Не думая униматься, хозяин жилища с вновь вспыхнувшей на раскрасневшемся лице довольной ухмылкой произнёс:
– Хм, вот кого-кого, а сенаторов, не обременённых излишней каплей лести и притворства, я ценил и продолжаю высоко ценить. Твой благодарственный посыл, Овидий, принимается мною! Ха-ха! Да как я погляжу, ты не один сюда пришёл?
– Да, я не один, Луций! Вместе со мной на сей прекрасный званый ужин пришёл и мой племянник Владиус! Он вместе с родителями прибыл в Рим из далёкой провинции Британия.
– Владиус?! Ох, однако, какое редкое и очень занимательное и звучное имя! Ну что же, я рад приветствовать тебя, племянник праведного сенатора!
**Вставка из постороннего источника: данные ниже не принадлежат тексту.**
### config.mk
export PLATFORM = sky130hd
export DESIGN_NAME = pulse_interval_cnt
export DESIGN_NICKNAME = d
export VERILOG_FILES = /design/src/rtl/pulse_interval_cnt.sv
export SDC_FILE = /design/constraint.sdc
export NUM_CORES = 1
export LEC_CHECK = 0
export ABC_AREA = 1
export CORE_MARGIN = 2
export CORE_UTILIZATION = 45
export CTS_CLUSTER_DIAMETER = 100
export DETAILED_ROUTE_END_ITERATION = 6
export PLACE_DENSITY = 0.79
export SLEW_MARGIN = 20
export SYNTH_ARGS = -nofsm -noshare
export SYNTH_HDL_FRONTEND = slang
export SYNTH_SLANG_ARGS = --single-unit
### constraint.sdc
create_clock -name clk -period 2.2 [get_ports clk]
set_input_delay 0.66 -clock clk [delete_from_list [all_inputs] [get_ports clk]]
set_output_delay 0.66 -clock clk [all_outputs]
set_load 0.02 [all_outputs]
### src/rtl/tetris_audio_pkg.sv
// Purpose: shared types and constants for the melody sequencer and its note ROM.
// Latency: n/a (types and constants only).
// Backpressure: n/a.
// Contents: state_t (sequencer FSM states), note_entry_t {freq, dur}, CLK_HZ, FREQ_W, DUR_W.
package tetris_audio_pkg;

  localparam int CLK_HZ = 50_000_000;
  localparam int FREQ_W = 20;
  localparam int DUR_W  = 8;

  // Frequency driven after reset so the square-wave generator never sees 0 Hz.
  localparam logic [FREQ_W-1:0] FREQ_RESET = 20'd440;

  typedef enum logic [2:0] {
    S_IDLE,
    S_LOAD,
    S_PLAY,
    S_GAP,
    S_DONE
  } state_t;

  // dur == 0 marks end of song; freq == 0 marks a rest.
  typedef struct packed {
    logic [FREQ_W-1:0] freq;
    logic [DUR_W-1:0]  dur;
  } note_entry_t;

endpackage
===== config.mk =====
export PLATFORM = sky130hd
export DESIGN_NAME = nemo_yaw_reader
export DESIGN_NICKNAME = d
export VERILOG_FILES = /design/src/rtl/nemo_yaw_reader.sv
export SDC_FILE = /design/constraint.sdc
export NUM_CORES = 1
export LEC_CHECK = 0
export ABC_CLOCK_PERIOD_IN_PS = 4200
export CORE_ASPECT_RATIO = 0.5
export CORE_MARGIN = 3
export CORE_UTILIZATION = 40
export DETAILED_ROUTE_END_ITERATION = 7
export PLACE_DENSITY = 0.73
export REMOVE_ABC_BUFFERS = 1
export SYNTH_ARGS = -nofsm -noshare
export SYNTH_HDL_FRONTEND = slang
export SYNTH_SLANG_ARGS = --single-unit

===== constraint.sdc =====
create_clock -name clk -period 4.2 [get_ports clk]
set_clock_uncertainty 0.2 [all_clocks]
set_input_delay 1.05 -clock clk [delete_from_list [all_inputs] [get_ports clk]]
set_output_delay 1.05 -clock clk [all_outputs]
set_load 0.005 [all_outputs]

===== src/rtl/nemo_yaw_reader.sv =====
// NEMO yaw-rate reader: configures the NEMO inertial sensor over the SPI
// monarch after power-up, then reads the 16-bit yaw rate on every data-ready
// interrupt and presents it to the heading integrator with a one-cycle vld.
module nemo_yaw_reader #(
    parameter int          STARTUP_BITS = 16,
    parameter logic [15:0] CFG_INT      = 16'h0D02,
    parameter logic [15:0] CFG_GYRO     = 16'h1160,
    parameter logic [15:0] CFG_ROUND    = 16'h1460,
    parameter logic [15:0] RD_YAWL      = 16'hA600,
    parameter logic [15:0] RD_YAWH      = 16'hA700
) (
    input  logic        clk,
    input  logic        rst_n,
    input  logic        INT,
    input  logic        done,
    input  logic [15:0] inert_data,
    output logic        wrt,
    output logic [15:0] cmd,
    output logic [15:0] yaw_rt,
    output logic        vld,
    output logic        setup_done
);

    // CFGx/RDH are entered from a GAP state and issue their wrt in the first
    // cycle (flagged by issue_q); WAIT_PU and IDLE issue on their exit edge.
    typedef enum logic [3:0] {
        WAIT_PU,
        CFG1,
        GAP1,
        CFG2,
        GAP2,
        CFG3,
        IDLE,
        RDL,
        GAPR,
        RDH
    } state_t;

    state_t                  state_q, state_d;
    logic [STARTUP_BITS-1:0] timer_q, timer_d;
    logic                    issue_q, issue_d;
    logic [15:0]             cmd_q, cmd_d;
    logic [7:0]              yawl_q, yawl_d;
    logic [15:0]             yaw_rt_q, yaw_rt_d;
    logic                    vld_q, vld_d;
    logic                    setup_done_q, setup_done_d;
    logic                    int_s1_q, int_s2_q;
    logic                    wrt_c;
    logic                    unused_hi;

    // Only the low byte of each SPI read carries sensor data.
    assign unused_hi = ^inert_data[15:8];

    // Two-flop synchronizer for the asynchronous data-ready pin.
    always_ff @(posedge clk or negedge rst_n) begin
        if (!rst_n) begin
            int_s1_q <= 1'b0;
            int_s2_q <= 1'b0;
        end else begin
            int_s1_q <= INT;
            int_s2_q <= int_s1_q;
        end
    end

    // State, timer, command and result registers.
    always_ff @(posedge clk or negedge rst_n) begin
        if (!rst_n) begin
            state_q      <= WAIT_PU;
            timer_q      <= '0;
            issue_q      <= 1'b0;
            cmd_q        <= 16'h0000;
            yawl_q       <= 8'h00;
            yaw_rt_q     <= 16'h0000;
            vld_q        <= 1'b0;
            setup_done_q <= 1'b0;
        end else begin
            state_q      <= state_d;
            timer_q      <= timer_d;
            issue_q      <= issue_d;
            cmd_q        <= cmd_d;
            yawl_q       <= yawl_d;
            yaw_rt_q     <= yaw_rt_d;
            vld_q        <= vld_d;
            setup_done_q <= setup_done_d;
        end
    end

    // Sequencing: power-up wait, three config writes, then yaw read pairs.
    always_comb begin
        state_d      = state_q;
        timer_d      = timer_q;
        issue_d      = 1'b0;
        cmd_d        = cmd_q;
        yawl_d       = yawl_q;
        yaw_rt_d     = yaw_rt_q;
        vld_d        = 1'b0;
        setup_done_d = setup_done_q;
        wrt_c        = 1'b0;

        case (state_q)
            WAIT_PU: begin
                if (timer_q == '1) begin
                    wrt_c   = 1'b1;
                    cmd_d   = CFG_INT;
                    state_d = CFG1;
                end else begin
                    timer_d = timer_q + 1'b1;
                end
            end
            CFG1: begin
                if (done) begin
                    state_d = GAP1;
                end
            end
            GAP1: begin
                state_d = CFG2;
                issue_d = 1'b1;
            end
            CFG2: begin
                if (issue_q) begin
                    wrt_c = 1'b1;
                    cmd_d = CFG_GYRO;
                end else if (done) begin
                    state_d = GAP2;
                end
            end
            GAP2: begin
                state_d = CFG3;
                issue_d = 1'b1;
            end
            CFG3: begin
                if (issue_q) begin
                    wrt_c = 1'b1;
                    cmd_d = CFG_ROUND;
                end else if (done) begin
                    setup_done_d = 1'b1;
                    state_d      = IDLE;
                end
            end
            IDLE: begin
                if (int_s2_q) begin
                    wrt_c   = 1'b1;
                    cmd_d   = RD_YAWL;
                    state_d = RDL;
                end
            end
            RDL: begin
                if (done) begin
                    yawl_d  = inert_data[7:0];
                    state_d = GAPR;
                end
            end
            GAPR: begin
                state_d = RDH;
                issue_d = 1'b1;
            end
            RDH: begin
                if (issue_q) begin
                    wrt_c = 1'b1;
                    cmd_d = RD_YAWH;
                end else if (done) begin
                    yaw_rt_d = {inert_data[7:0], yawl_q};
                    vld_d    = 1'b1;
                    state_d  = IDLE;
                end
            end
            default: begin
                state_d = WAIT_PU;
            end
        endcase
    end

    assign wrt        = wrt_c;
    assign cmd        = cmd_d;
    assign yaw_rt     = yaw_rt_q;
    assign vld        = vld_q;
    assign setup_done = setup_done_q;

endmodule

# Word-level counts from Yosys, hierarchy flattened
# Index checks and enable logic that the tools add are counted.
[classes] n_eq_ne=18 bitwise_logic=2 n_reduce_logical=9 mux=23 n_addsub=1
[ops] op="2-to-1 mux 16 bit" n=5
[ops] op="one-hot mux 16 bit (5 select lines)" n=1
[ops] op="one-hot mux 4 bit (9 select lines)" n=1
[ops] op="2-to-1 mux 4 bit" n=8
[ops] op="adder 16 x 1 -> 16 bit (second input constant)" n=1
[ops] op="equality test 16 bit (second input constant)" n=1
[ops] op="equality test 4 x 3 -> 1 bit (second input constant)" n=4
[ops] op="inequality test 2 bit (second input constant)" n=7
[ops] op="equality test 4 x 2 -> 1 bit (second input constant)" n=2
[ops] op="equality test 4 bit (second input constant)" n=2
[ops] op="AND reduction 8 bit" n=1
[ops] op="2-to-1 mux 1 bit" n=7
[ops] op="AND reduction 3 bit" n=2
[ops] op="OR reduction 3 bit" n=2
[ops] op="equality test 4 x 1 -> 1 bit (second input constant)" n=1
[ops] op="logical NOT 4 bit" n=1
[ops] op="AND reduction 2 bit" n=2
[ops] op="one-hot mux 1 bit (3 select lines)" n=1
[ops] op="inequality test 2 x 1 -> 1 bit (second input constant)" n=1
[ops] op="inverter 1 bit" n=2
[ops] op="OR reduction 2 bit" n=1
[totals] input_bits=20 out_inout_bits=35 word_cells=63 regBits=65

# Logic depth before layout (Yosys ltp)
[depth] depth_word=4 depth_mapped=6 depth_no_buf=5

# Worst setup path before layout
# No wires, ideal clock.
[synth_timing] kind="flip-flop to output port" from="reg state_q[2]" to="out cmd[12]" arrival_ns=1.828 path_buffers=3 path_stages_with_launch=7 path_slack_ns=1.122 required_ns=2.950 cell_sequence="dfrtp_1 > buf_6 > or4_4 > clkbuf_1 > or2_1 > buf_2 > a31oi_1"
[synth_between] elab_chain_len=2 elab_cells_between_ends=6 classes_between="eq/ne: 4; mux: 1; reduce/logical: 1"
[synth_lines] element="from (decl)" line_no="39" text="state_t state_q, state_d;"
[synth_lines] element="from (signal assigned)" line_no="77" text="state_q <= state_d;"
[synth_lines] element="equality test 4 bit, or another cell as far along" line_no="100" text="case (state_q)"
[synth_lines] element="one-hot mux 16 bit (5 select lines) *" line_no="100"
[synth_lines] element="to (decl)" line_no="18" text="output logic [15:0] cmd,"
# Mark *: on every way between the ends. The rest lies on a longest branch, timed or not.

# Worst setup path in the final report
[layout_timing] from="reg state_q[0]" to="out cmd[12]"
# Same word-level chain as after synthesis.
– Взаимно, благочестивый Луций Тициний! Я очень рад присутствовать здесь, в этом настоящем оазисе сладострастия и красоты! – не мешкая, точно под стать дядиному уважительному тону, промолвил юноша и мигом в невозмутимой задумчивости замер, попутно в душе ожидая неведомой ответной реакции на свой посыл от хозяина виллы.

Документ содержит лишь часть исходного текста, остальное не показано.